The PIE dative, instrumental and locative cases are syncretized into a single dative case. Some desinences are innovated (dative plural -si from locative plural -su).

Nominative plural -oi, -ai replaces late PIE -ōs, -ās.

The superlative on -tatos becomes productive.

The first person middle verbal desinences -mai, -mān replace -ai, -a.

The future tense is created, including a future passive, as well as an aroist passive.

The suffix -ka- is attached to some perfects and aorists.

Infinitives in -ehen, -enai and -men are created.

The pronouns houtos, ekeinos and autos are created.

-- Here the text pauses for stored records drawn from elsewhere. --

$ cat config.mk
export PLATFORM = sky130hd
export DESIGN_NAME = prom_ctrl
export DESIGN_NICKNAME = d
export VERILOG_FILES = /design/src/rtl/prom_ctrl_pkg.sv /design/src/rtl/prom_ctrl.sv
export SDC_FILE = /design/constraint.sdc
export NUM_CORES = 1
export LEC_CHECK = 0
export BUFFER_PORTS_ARGS = -buffer_cell sky130_fd_sc_hd__buf_2
export CAP_MARGIN = 20
export CORE_MARGIN = 8
export CORE_UTILIZATION = 40
export CTS_CLUSTER_DIAMETER = 30
export DETAILED_ROUTE_END_ITERATION = 16
export GPL_ROUTABILITY_DRIVEN = 0
export PLACE_DENSITY_LB_ADDON = 0.15
export RECOVER_POWER = 100
export SETUP_SLACK_MARGIN = 0.3
export SYNTH_ARGS = -nofsm -noshare
export SYNTH_HDL_FRONTEND = slang
export SYNTH_SLANG_ARGS = --single-unit
$ cat constraint.sdc
create_clock -name SYS_CLK -period 3.01 [get_ports SYS_CLK]
set_input_delay 0.301 -clock SYS_CLK [delete_from_list [all_inputs] [get_ports SYS_CLK]]
set_output_delay 0.301 -clock SYS_CLK [all_outputs]
set_load 0.1 [all_outputs]
$ cat src/rtl/prom_ctrl_pkg.sv
// Package for the byte-wide programmable memory controller.
// Assumes one 10 MHz system clock; all timing counts derive from it.
package prom_ctrl_pkg;
  localparam int ADDR_W = 19;
  localparam int DATA_W = 8;
  localparam int DEPTH = 524288;
  localparam int CLK_HZ = 10_000_000;
  // Program pulse width in microseconds, a plain default.
  localparam int PULSE_US = 100;
  localparam int PULSE_CYC = (PULSE_US * (CLK_HZ / 1_000_000) < 1) ? 1 :
    PULSE_US * (CLK_HZ / 1_000_000);
  // Access time to wait before sampling read data, in ns, rounded up.
  localparam int ACCESS_NS = 150;
  localparam int ACCESS_CYC = (ACCESS_NS * (CLK_HZ / 1_000_000) + 999) / 1000;
  // Setup time around supply and enable changes, in ns.
  localparam int SETUP_NS = 2000;
  localparam int SETUP_CYC = (SETUP_NS * (CLK_HZ / 1_000_000) + 999) / 1000;
  localparam int MAX_TRIES = 10;
  localparam logic [DATA_W-1:0] ERASED_BYTE = 8'hFF;
  // Address bit used to enter identification mode and its select bit.
  localparam int ID_BIT = 9;
  localparam int ID_SEL_BIT = 0;
  typedef enum logic [1:0] {OP_READ, OP_PROG, OP_ID} op_t;
endpackage

$ cat src/rtl/prom_ctrl.sv
// Host-side controller that drives the memory pins for read, program, and identification.
// Assumes a single memory on the data lines and external drivers for program and id voltages.
//
// Operation
// - The host keeps a memory deselected by holding chip select or output enable high.
// - Programming starts with program supply high, both enables high, address and data set.
// - With stable address and data, chip select pulses low for the pulse width, output enable high.
// - Every location gets one pulse in a first pass before the verify phase.
// - The verify phase reads back and repulses on mismatch, at most 10 times per location.
// - In id mode the lowest address bit picks the byte and other address lines are held low.
`timescale 1ns/1ns
module prom_ctrl #(
  parameter int PULSE_CYC = prom_ctrl_pkg::PULSE_CYC,
  parameter int FIRST = 0,
  parameter int LAST = prom_ctrl_pkg::DEPTH - 1
) (
  // Clock and reset.
  input wire logic SYS_CLK,
  input wire logic RST_B,
  // User request port.
  input wire logic REQ_VALID,
  output logic REQ_READY,
  input wire logic [1:0] REQ_OP,
  input wire logic [prom_ctrl_pkg::ADDR_W-1:0] REQ_ADDR,
  output logic [prom_ctrl_pkg::ADDR_W-1:0] PROG_ADDR,
  input wire logic [prom_ctrl_pkg::DATA_W-1:0] PROG_DATA,
  output logic DONE,
  output logic FAIL,
  output logic [prom_ctrl_pkg::DATA_W-1:0] RD_DATA,
  // Memory pins.
  output logic [prom_ctrl_pkg::ADDR_W-1:0] ADDRESS_LINES,
  input wire logic [prom_ctrl_pkg::DATA_W-1:0] DATA_LINES_IN,
  output logic [prom_ctrl_pkg::DATA_W-1:0] DATA_LINES_OUT,
  output logic DATA_LINES_OE,
  output logic CHIP_SEL_B,
  output logic OUT_EN_B,
  output logic PROG_SUPPLY_EN,
  output logic ID_HV_EN
);
  typedef enum logic [3:0] {IDLE, SETUP, RD_WAIT, P1_SET, P1_PULSE, P1_HOLD,
    V_SET, V_READ, V_PULSE, V_HOLD, FINISH} state_t;
  localparam int CW = 16;
  localparam logic [CW-1:0] ACC = CW'(prom_ctrl_pkg::ACCESS_CYC);
  localparam logic [CW-1:0] SET = CW'(prom_ctrl_pkg::SETUP_CYC);
  localparam logic [CW-1:0] PUL = CW'(PULSE_CYC);
  localparam logic [3:0] TRIES = 4'(prom_ctrl_pkg::MAX_TRIES);
  localparam logic [prom_ctrl_pkg::ADDR_W-1:0] A_FIRST = prom_ctrl_pkg::ADDR_W'(FIRST);
  localparam logic [prom_ctrl_pkg::ADDR_W-1:0] A_LAST = prom_ctrl_pkg::ADDR_W'(LAST);

  state_t state_reg, state_next;
  logic [CW-1:0] cnt_reg, cnt_next;
  logic [3:0] tries_reg, tries_next;
  logic [1:0] op_reg, op_next;
  logic [prom_ctrl_pkg::ADDR_W-1:0] addr_reg, addr_next;
  logic [prom_ctrl_pkg::DATA_W-1:0] rd_reg, rd_next;
  logic done_reg, done_next, fail_reg, fail_next;
  logic [prom_ctrl_pkg::DATA_W-1:0] din_s1_reg, din_s2_reg;

  // Data returning from the memory is asynchronous to the controller, so it is synchronised.
  always_ff @(posedge SYS_CLK or negedge RST_B)
  begin
    if (!RST_B)
    begin
      din_s1_reg <= '0;
      din_s2_reg <= '0;
    end
    else
    begin
      din_s1_reg <= DATA_LINES_IN;
      din_s2_reg <= din_s1_reg;
    end
  end

  // Next-state logic for all sequences.
  always_comb
  begin
    state_next = state_reg;
    cnt_next = (cnt_reg != '0) ? cnt_reg - 1'b1 : cnt_reg;
    tries_next = tries_reg;
    op_next = op_reg;
    addr_next = addr_reg;
    rd_next = rd_reg;
    done_next = 1'b0;
    fail_next = fail_reg;
    unique case (state_reg)
      IDLE:
      begin
        if (REQ_VALID)
        begin
          op_next = REQ_OP;
          fail_next = 1'b0;
          addr_next = (REQ_OP == 2'(prom_ctrl_pkg::OP_PROG)) ? A_FIRST : REQ_ADDR;
          if (REQ_OP == 2'(prom_ctrl_pkg::OP_ID))
            addr_next = prom_ctrl_pkg::ADDR_W'(REQ_ADDR[prom_ctrl_pkg::ID_SEL_BIT]);
          cnt_next = (REQ_OP == 2'(prom_ctrl_pkg::OP_PROG)) ? SET : ACC;
          state_next = (REQ_OP == 2'(prom_ctrl_pkg::OP_PROG)) ? P1_SET : SETUP;
        end
      end
      SETUP:
      begin
        cnt_next = SET;
        state_next = RD_WAIT;
      end
      RD_WAIT:
        if (cnt_reg == '0)
        begin
          rd_next = din_s2_reg;
          state_next = FINISH;
        end
      P1_SET: // Both enables high, supply on: programming inhibited until the pulse.
        if (cnt_reg == '0)
        begin
          // A counted state lasts its load plus one cycle, so the pulse loads one less.
          cnt_next = PUL - 1'b1;
          state_next = P1_PULSE;
        end
      P1_PULSE:
        if (cnt_reg == '0)
        begin
          cnt_next = SET;
          state_next = P1_HOLD;
        end
      P1_HOLD: // One pulse per location before any verify.
        if (cnt_reg == '0)
        begin
          cnt_next = SET;
          if (addr_reg == A_LAST)
          begin
            addr_next = A_FIRST;
            tries_next = '0;
            state_next = V_SET;
          end
          else
          begin
            addr_next = addr_reg + 1'b1;
            state_next = P1_SET;
          end
        end
      V_SET:
        if (cnt_reg == '0)
        begin
          cnt_next = ACC + SET;
          state_next = V_READ;
        end
      V_READ: // Full byte compare; pulse again or flag after the last try.
        if (cnt_reg == '0)
        begin
          cnt_next = SET;
          if (din_s2_reg == PROG_DATA)
          begin
            tries_next = '0;
            if (addr_reg == A_LAST)
              state_next = FINISH;
            else
            begin
              addr_next = addr_reg + 1'b1;
              state_next = V_SET;
            end
          end
          else if (tries_reg == TRIES)
          begin
            fail_next = 1'b1;
            state_next = FINISH;
          end
          else
          begin
            tries_next = tries_reg + 1'b1;
            cnt_next = PUL - 1'b1;
            state_next = V_PULSE;
          end
        end
      V_PULSE:
        if (cnt_reg == '0)
        begin
          cnt_next = SET;
          state_next = V_HOLD;
        end
      V_HOLD:
        if (cnt_reg == '0)
        begin
          cnt_next = SET;
          state_next = V_SET;
        end
      FINISH:
      begin
        done_next = 1'b1;
        state_next = IDLE;
      end
    endcase
  end

  // State registers.
  always_ff @(posedge SYS_CLK or negedge RST_B)
  begin
    if (!RST_B)
    begin
      state_reg <= IDLE;
      cnt_reg <= '0;
      tries_reg <= '0;
      op_reg <= '0;
      addr_reg <= '0;
      rd_reg <= prom_ctrl_pkg::ERASED_BYTE;
      done_reg <= 1'b0;
      fail_reg <= 1'b0;
    end
    else
    begin
      state_reg <= state_next;
      cnt_reg <= cnt_next;
      tries_reg <= tries_next;
      op_reg <= op_next;
      addr_reg <= addr_next;
      rd_reg <= rd_next;
      done_reg <= done_next;
      fail_reg <= fail_next;
    end
  end

  // Pin decode; the memory stays deselected whenever no access is in progress.
  logic prog_phase, pulse_on, rd_on;
  assign prog_phase = (op_reg == 2'(prom_ctrl_pkg::OP_PROG)) && (state_reg != IDLE);
  assign pulse_on = (state_reg == P1_PULSE) || (state_reg == V_PULSE);
  assign rd_on = (state_reg == SETUP) || (state_reg == RD_WAIT);
  assign CHIP_SEL_B = !(rd_on || pulse_on);
  assign OUT_EN_B = !(rd_on || state_reg == V_READ);
  assign PROG_SUPPLY_EN = prog_phase;
  assign ID_HV_EN = rd_on && (op_reg == 2'(prom_ctrl_pkg::OP_ID));
  // Host drives data only while output enable is high in a program phase, never contending.
  assign DATA_LINES_OE = prog_phase && (state_reg != V_READ) && (state_reg != FINISH);
  assign DATA_LINES_OUT = PROG_DATA;
  assign ADDRESS_LINES = addr_reg;
  assign PROG_ADDR = addr_reg;
  assign REQ_READY = (state_reg == IDLE);
  assign RD_DATA = rd_reg;
  assign DONE = done_reg;
  assign FAIL = fail_reg;
endmodule // prom_ctrl

Word-level counts from Yosys, hierarchy flattened
Cells that the tools add are included.

word-level totals
  flip-flop bits (word level) = 71
  bits in latches = 0
  bits in writable memories = 0
  bits in read-only memories = 0
  input port bits = 40
  logic and storage cells = 117
  memories = 0

operators by class
  $add $sub $neg = 3
  multiply operators = 0
  divide/modulo/power cells = 0
  $lt $le $gt $ge = 0
  equality and inequality tests = 34
  shift-type cells = 0
  multiplexer cells = 46
  bitwise operators = 0
  reductions and logical operators = 24

operators by type and width
  cell                     number
  $mux W19                 8
  $mux W16                 6
  $pmux W16 S6             1
  $mux W4                  16
  $pmux W19 S3             1
  $pmux W4 S11             1
  $ne A2 B2 Y1 const B     14
  $mux W10                 2
  $add A19 B1 Y19 const B  1
  $eq A19 B19 Y1 const B   1
  $eq A4 B3 Y1 const B     4
  $eq A4 B4 Y1 const B     4
  $logic_not A16 Y1        1
  $reduce_bool A16 Y1      1
  $sub A16 B1 Y16 const B  1
  $reduce_and A5 Y1        2
  $reduce_and A9 Y1        1
  $eq A4 B2 Y1 const B     2
  $eq A8 B8 Y1             1
  $pmux W4 S2              1
  $reduce_and A6 Y1        1
  $mux W1                  5
  $mux W5                  1
  $add A4 B1 Y4 const B    1
  other kinds (18)         30

Logic depth before layout (Yosys ltp)
Gate-level depths: netlist of the first run.

  depth in word-level cells = 5
  gate-level depth with buffers = 11
  gate-level depth less buffers = 10

Least setup slack after synthesis of the first run
No wires, ideal clock.

  kind = flip-flop to output port
  start point = reg state_reg[1]
  end point = out DATA_LINES_OE
  arrival = 5.948 ns
  path slack = -3.239 ns
  cell stages (with the launch flop) = 7
  buffers on the path = 1
  cells stage by stage = dfrtp_1 -> clkbuf_1 -> inv_1 -> nand2_1 -> nor3_1 -> nor3b_1 -> nor3b_1

on the way
  cells in the longest elaborated chain, start to end = 4

ends and longest elaborated chain
  item                               RTL line          source
  start, declared                    prom_ctrl.sv:50   state_t state_reg, state_next;
  start signal, assigned             prom_ctrl.sv:208  state_reg <= state_next;
  $reduce_bool A4 Y1                 prom_ctrl.sv:221  assign prog_phase = (op_reg == 2'(prom_ctrl_pkg::OP_PROG)) && (state_reg != IDLE);
  $logic_and A1 B1 Y1                prom_ctrl.sv:221
  via PROG_SUPPLY_EN                 prom_ctrl.sv:37   output logic PROG_SUPPLY_EN,
  $logic_and A1 B1 Y1 (2 in series)  prom_ctrl.sv:229  assign DATA_LINES_OE = prog_phase && (state_reg != V_READ) && (state_reg != FINISH);
  end, declared                      prom_ctrl.sv:34   output logic DATA_LINES_OE,

The timed path passes the listed nets, and every way through them passes these cells.

Final worst setup path of the first run
  start point = reg state_reg[1]
  end point = out ID_HV_EN

on the way
  cells in the longest elaborated chain, start to end = 3

ends and longest elaborated chain
  item                                                 RTL line          source
  $eq A4 B1 Y1 / $eq A4 B2 Y1 (equally long branches)  prom_ctrl.sv:223  assign rd_on = (state_reg == SETUP) || (state_reg == RD_WAIT);
  $logic_or A1 B1 Y1 (*)                               prom_ctrl.sv:223
  $logic_and A1 B1 Y1 (*)                              prom_ctrl.sv:227  assign ID_HV_EN = rd_on && (op_reg == 2'(prom_ctrl_pkg::OP_ID));
  end, declared                                        prom_ctrl.sv:38   output logic ID_HV_EN

Mark *: on every way between the ends. The rest lies on a longest branch, timed or not.

==> flow_summary.yaml, run 1 <==
run_status:
  outcome: "complete, but fails checks"
  violations: "max-capacitance violations, max-slew violations"
floorplanning:
  rows: 37
  initial_core_util: 0.411
  die_w_um: 119
  core_um2: 10300
  dieHeight_um: 119
  die-area_um2: 14200
  io_pins: 102
sta:
  tightest_slew_ns: 1.78
  hold_viol_final: 0
  setup_violations: 0
  slew_headroom: -0.187
  fmax_mhz: 369
  fin_worst_skew_ns: 0.0178
  finalMaxSlewViolations: 72
  final.period_utilization: 0.899
  layout_min_cycle_time_ns: 2.71
  finalSetupTns_ns: 0
  rsz0062_at_grt: "no"
detailed_routing:
  antenna_left: 0
  routed_wire_length_per_instance_um: 17.0
  dr.pass1.iters: 4
  wirelength_mm: 11.7
  vias: 3784
  via_per_inst: 5.53
  drtIter0Drc: 279
  drc: 0
synthesis:
  synth_edf_count: 0
  async_flop_share: 1.00
  syn_inst: 461
  yosys_warnings: 0
  synth.distinct_cells: 56
  ys_seq_area_frac: 0.421
  synth_area_um2: 4240
  synth_nets: 507
  synth_ff_type: "dfrtp_1"
  syn_area_per_cell_um2: 9.21
  ys_ff_latch: 71
setup_path:
  end_kind: "output pin"
  critPathBufInv: 2
  rr_startpoint: "cnt_reg[1]"
  path_cells: "buf_4 -> xor2_1 -> and4b_1 -> clkbuf_1"
  arrival_ns: 2.41
  cp-start-kind: "register"
  critPathMaxFanout: 11
  critical_path_class: "reg -> out"
  cp_top_family: "buffers and inverters"
  crit_path_top_delay_cell: "clkbuf_1"
  cp_data_required_time_ns: 2.71
  cp-startpoint: "state_reg[1]"
  cpPeakStageDelay_ns: 0.86
cts:
  cts.path.max_buffers: 2
  cts_buffers: 9
  cts.htree.levels: 3
  cts_tree: "done"
  clkLatencyLatePin_ns: 0.36
  cts.clk_slew.worst_paths_ns: 0.09
  cts_root_buf: "clkbuf_8"
  cts_sinks: 71
cells_and_area:
  antenna_cells: 0
  largest_reg_flops: 19
  finalNetCount: 589
  syn_to_final_growth_pct: 17.5
  drive_gt1_frac: 0.228
  area.sequential_um2: 1810
  fin_util: 0.483
  num-fill-cells: 1007
  multi_input_area_um2: 2140
worst_hold_path:
  hold_class: "in -> reg"
  min_from: "DATA_LINES_IN[0]"
run:
  cap_violations: 1
global_route:
  grt_max_degree: 72
  gr-total-overflow: 0
  grt.total_usage: 0.164
  grt_util_met2: 0.260
  antenna_found_initial: 0
  grt.busiest_layer: "met2"
  met1_usage: 0.215
  use_met3: 0.0387
  grt_pass1_vias: 3936
  grt_pass1_wl_mm: 19.2
placed_design:
  hpwlAfterDp_mm: 8.41
  numPortBuffers: 101
what timing repair did:
| action | in CTS | in global routing |
|---|---|---|
| buffers inserted | 0 | 0 |
| hold buffers | 1 | 0 |
| endpoints found under the setup margin | 0 | 12 |
| endpoints found under the hold margin | 63 | 0 |
| gates resized for setup | 0 | 4 |
final cells by class:
class                      instances  share of cell area
clock inverter                     7              0.0218
multi-input combinational        325               0.429
clock buffer                       9              0.0248
inverter                          15              0.0123
timing repair buffer             121               0.115
tap                              136              0.0341
sequential                        71               0.363
per-layer routing:
metal / share of wire / routed length (um) / vias up
met5: 0 / 0 / -
met4: 0.018 / 214 / 0
met3: 0.058 / 673 / 18
met2: 0.49 / 5740 / 137
met1: 0.43 / 5020 / 1806
li1: - / - / 1823
kinds of logic (layout without fill, tap and decap cells):
kind of cell,after synthesis,after routing,synth area share
AND/OR/NAND/NOR,149,149,0.192
AO/OA/AOI/OAI,134,134,0.203
flip-flops,71,71,0.421
buffers and inverters,65,152,0.0846
XOR/XNOR,21,21,0.0433
multiplexers,15,15,0.0389
adder cells (fa/ha/maj),6,6,0.0177
placed cells by master, fill, tap and decap left out, drive strengths merged, types with 5 or more instances in the layout:
cell    instances
nor4           10
nand4           6
a32oi           5
inv            19
nor3           13
mux2           12
nor3b           5
nand2b          7
dfrtp          63
ha              6
a22oi           8
o21ai          35
dfstp           8
nand3          15
nand2          23
clkbuf         75
a31oi          10
xnor2          16
buf            54
o31ai          19
nor2           45
nor2b           5
xor2            5
a21oi          28
path summary, 6_finish.rpt:
path	slack [ns]	to	depth (start not counted)
setup / recovery	0.30	ID_HV_EN	4
hold / removal	0.04	din_s1_reg[0]	1
setup reg to reg	0.34	tries_reg[3]	9
hold reg to reg	0.35	din_s2_reg[4]	0
max in group asynchronous	0.67	ADDRESS_LINES[1]	3
min in group asynchronous	1.05	FAIL	3
Yosys cell counts (12+ instances only):
cell type  count  area [um^2]
dfrtp_1       63         1580
nor2_1        45          169
o21ai_0       33          165
buf_4         29          218
a21oi_1       28          140
nand2_1       23         86.3
o31ai_1       19          143
xnor2_1       16          140
inv_1         15         56.3
clkbuf_1      14         52.6
nand3_1       14         70.1
mux2_2        12          135
nor3_1        12         60.1
stage by stage:
step	instances	instance area, um^2	setup slack [ns]	hold WS [ns]
floorplan	461	4340	0.0790	0.00541
global placement	667	4840	0.513	0.333
detailed placement	667	4840	0.388	0.335
CTS	684	5080	0.357	0.0250
global route	684	4990	0.192	0.0142
finish	684	4990	0.303	0.0430
Power of run 1 is left out: the tool's default activity adds up to more than one toggle a clock period on the data nets, which glitch-free logic cannot reach.
==> run 2, diff against run 1 <==
BUFFER_PORTS_ARGS = -buffer_cell sky130_fd_sc_hd__buf_4   (was -buffer_cell sky130_fd_sc_hd__buf_2)
GPL_TIMING_DRIVEN = 0   (was default)
==> run 2 against run 1 <==
  * The run still ends with max-capacitance violations, max-slew violations left
  * First-iteration DRC count increased by 21%
  * Routed wire length increased by 4.0%
  * Sequential share of layout area decreased by 2.2 points
  * Highest routed layer unchanged
  * Cell area increased by 6.4%
  * Fmax increased by 1.3%
  * Non-clock buffer count increased by 38
==> flow_summary.yaml, run 2 (synthesis gave the netlist of run 1 again) <==
cells_and_area:
  largest_reg_flops: 19
  syn_to_final_growth_pct: 25.1
  drive_gt1_frac: 0.268
  final_cell_mix: "69 x clkbuf_1, 66 x buf_4, 49 x dfrtp_1"
  finalNetCount: 627
  antenna_cells: 0
  layout_commonest_cell: "clkbuf_1"
  fin_cells: 722
setup_path:
  cp-start-kind: "register"
  critPathMaxFanout: 7
  reg2reg_depth: 10
  critical_path_class: "reg -> out"
  rrSetupSlack_ns: 0.37
  end_kind: "output pin"
  rr_startpoint: "cnt_reg[1]"
  cp_data_required_time_ns: 2.71
  arrival_ns: 2.37
  reg2reg_to: "ADDRESS_LINES[18]"
cts:
  cts.htree.levels: 3
  cts_root_buf: "clkbuf_8"
  cts_tree: "done"
  cts.clk_slew.worst_paths_ns: 0.09
  cts.path.max_buffers: 2
  cts_sinks: 71
  clkLatencyLatePin_ns: 0.36
  cts_buffers: 9
floorplanning:
  die-area_um2: 14200
  io_pins: 102
  dieHeight_um: 119
  initial_core_util: 0.411
  rows: 37
  core_um2: 10300
  die_w_um: 119
sta:
  finalSetupTns_ns: 0
  tightest_slew_ns: 1.77
  setup_violations: 0
  hold_viol_final: 0
  final.period_utilization: 0.888
  slew_headroom: -0.177
  worst_slack_ns: 0.338
  fmax_mhz: 374
  layout_min_cycle_time_ns: 2.67
  rsz0062_at_grt: "yes"
  finalMaxSlewViolations: 72
  fin_worst_skew_ns: 0.0223
detailed_routing:
  routed_wire_length_per_instance_um: 16.8
  drtIter0Drc: 338
  wirelength_mm: 12.1
  drc: 0
  via_per_inst: 5.53
  dr.pass1.iters: 7
  vias: 3996
  antenna_left: 0
run_status:
  violations: "max-capacitance violations, max-slew violations"
  outcome: "complete, but fails checks"
global_route:
  grt_pass1_wl_mm: 20.2
  antenna_found_initial: 0
  grt_max_degree: 72
  grt_pass1_vias: 4065
  gr-total-overflow: 0
  grt.total_usage: 0.170
worst_hold_path:
  hold_class: "in -> reg"
  hold_end: "din_s1_reg[2]"
  worstHoldPathCells: 1
  min_from: "DATA_LINES_IN[2]"
run:
  cap_violations: 1
placed_design:
  pre_cts_ws_ns: 0.152
  numPortBuffers: 101
  hpwlAfterDp_mm: 8.80
  dp_cells: 698
-- run 2: layout make-up --
| cell class | count | area (um^2) |
|---|---|---|
| fillers | 1024 | 5020 |
| inverters | 15 | 61.3 |
| plain buffers | 50 | 325 |
| clock inverters | 7 | 83.8 |
| repair buffers | 109 | 589 |
| well taps | 136 | 170 |
| multi-input cells | 325 | 2140 |
| clock buffers | 9 | 124 |
| flip-flops and latches | 71 | 1810 |
-- run 2: routing by layer --
layer | part of all wire | track usage | up-vias
li1 | - | - | 1891
met1 | 0.42 | 0.209 | 1912
met2 | 0.50 | 0.286 | 174
met3 | 0.066 | 0.0468 | 19
met4 | 0.015 | 0.0474 | 0
met5 | 0 | 0 | -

Use of ho, hā, ton as articles is post-Mycenaean.

The peculiar oblique stem gunaik- "women", attested from he Thebes tablets is probably Proto-Greek; it appears, at least as gunai- also in Armenian.

Numerals

  • "one": nominative hēs, genitive hens; feminine hmia.
  • "two": duwō (hom. duō, ion. duwo, att. boiot. duo)
  • "three": nominative treyes accusative trins (att. treis, lesb. trēs, kret. trees)
  • "four": nominative qetweres, genitive qeturōm
  • "five": qenqe

Example text

Eduard Schwyzer in his Griechische Grammatik (1939, I.74f.) projected the initial lines of Plato's Apology into Proto-Greek:

ὅτι μὲν ὑμεῖς, ὦ ἄνδρες Ἀθηναῖοι, πεπόνθατε ὑπὸ τῶν ἐμῶν κατηγόρων,
wotti mān umme. ō aneres Athānaioi, pepasthe upo katāgoron meo.
οὐκ οἶδα: ἐγὼ δ' οὖν ... οὕτω πιθανῶς ἔλεγον.
ou woida; egō de eon (?) ... tō(s) pithanō(s) elegont.
καίτοι ἀληθές γε ὡς ἔπος εἰπεῖν οὐδὲν εἰρήκασιν
kaitoi alāthes ge ōs wepos weipeen oude hen wewrēkati.

Note that this reconstruction, dating to 1939, is ignorant of Mycenaean and laryngeal theory, and assumes Proto-Greek loss of labiovelars and syllabic resonants, among other things. Instead of wotti, we would today reconstruct iod kwid, instead of wepos, wekwos, etc. Schwyzer's reconstruction thus corresponds to an archaic but post-Mycenaean dialect rather than actual Proto-Greek.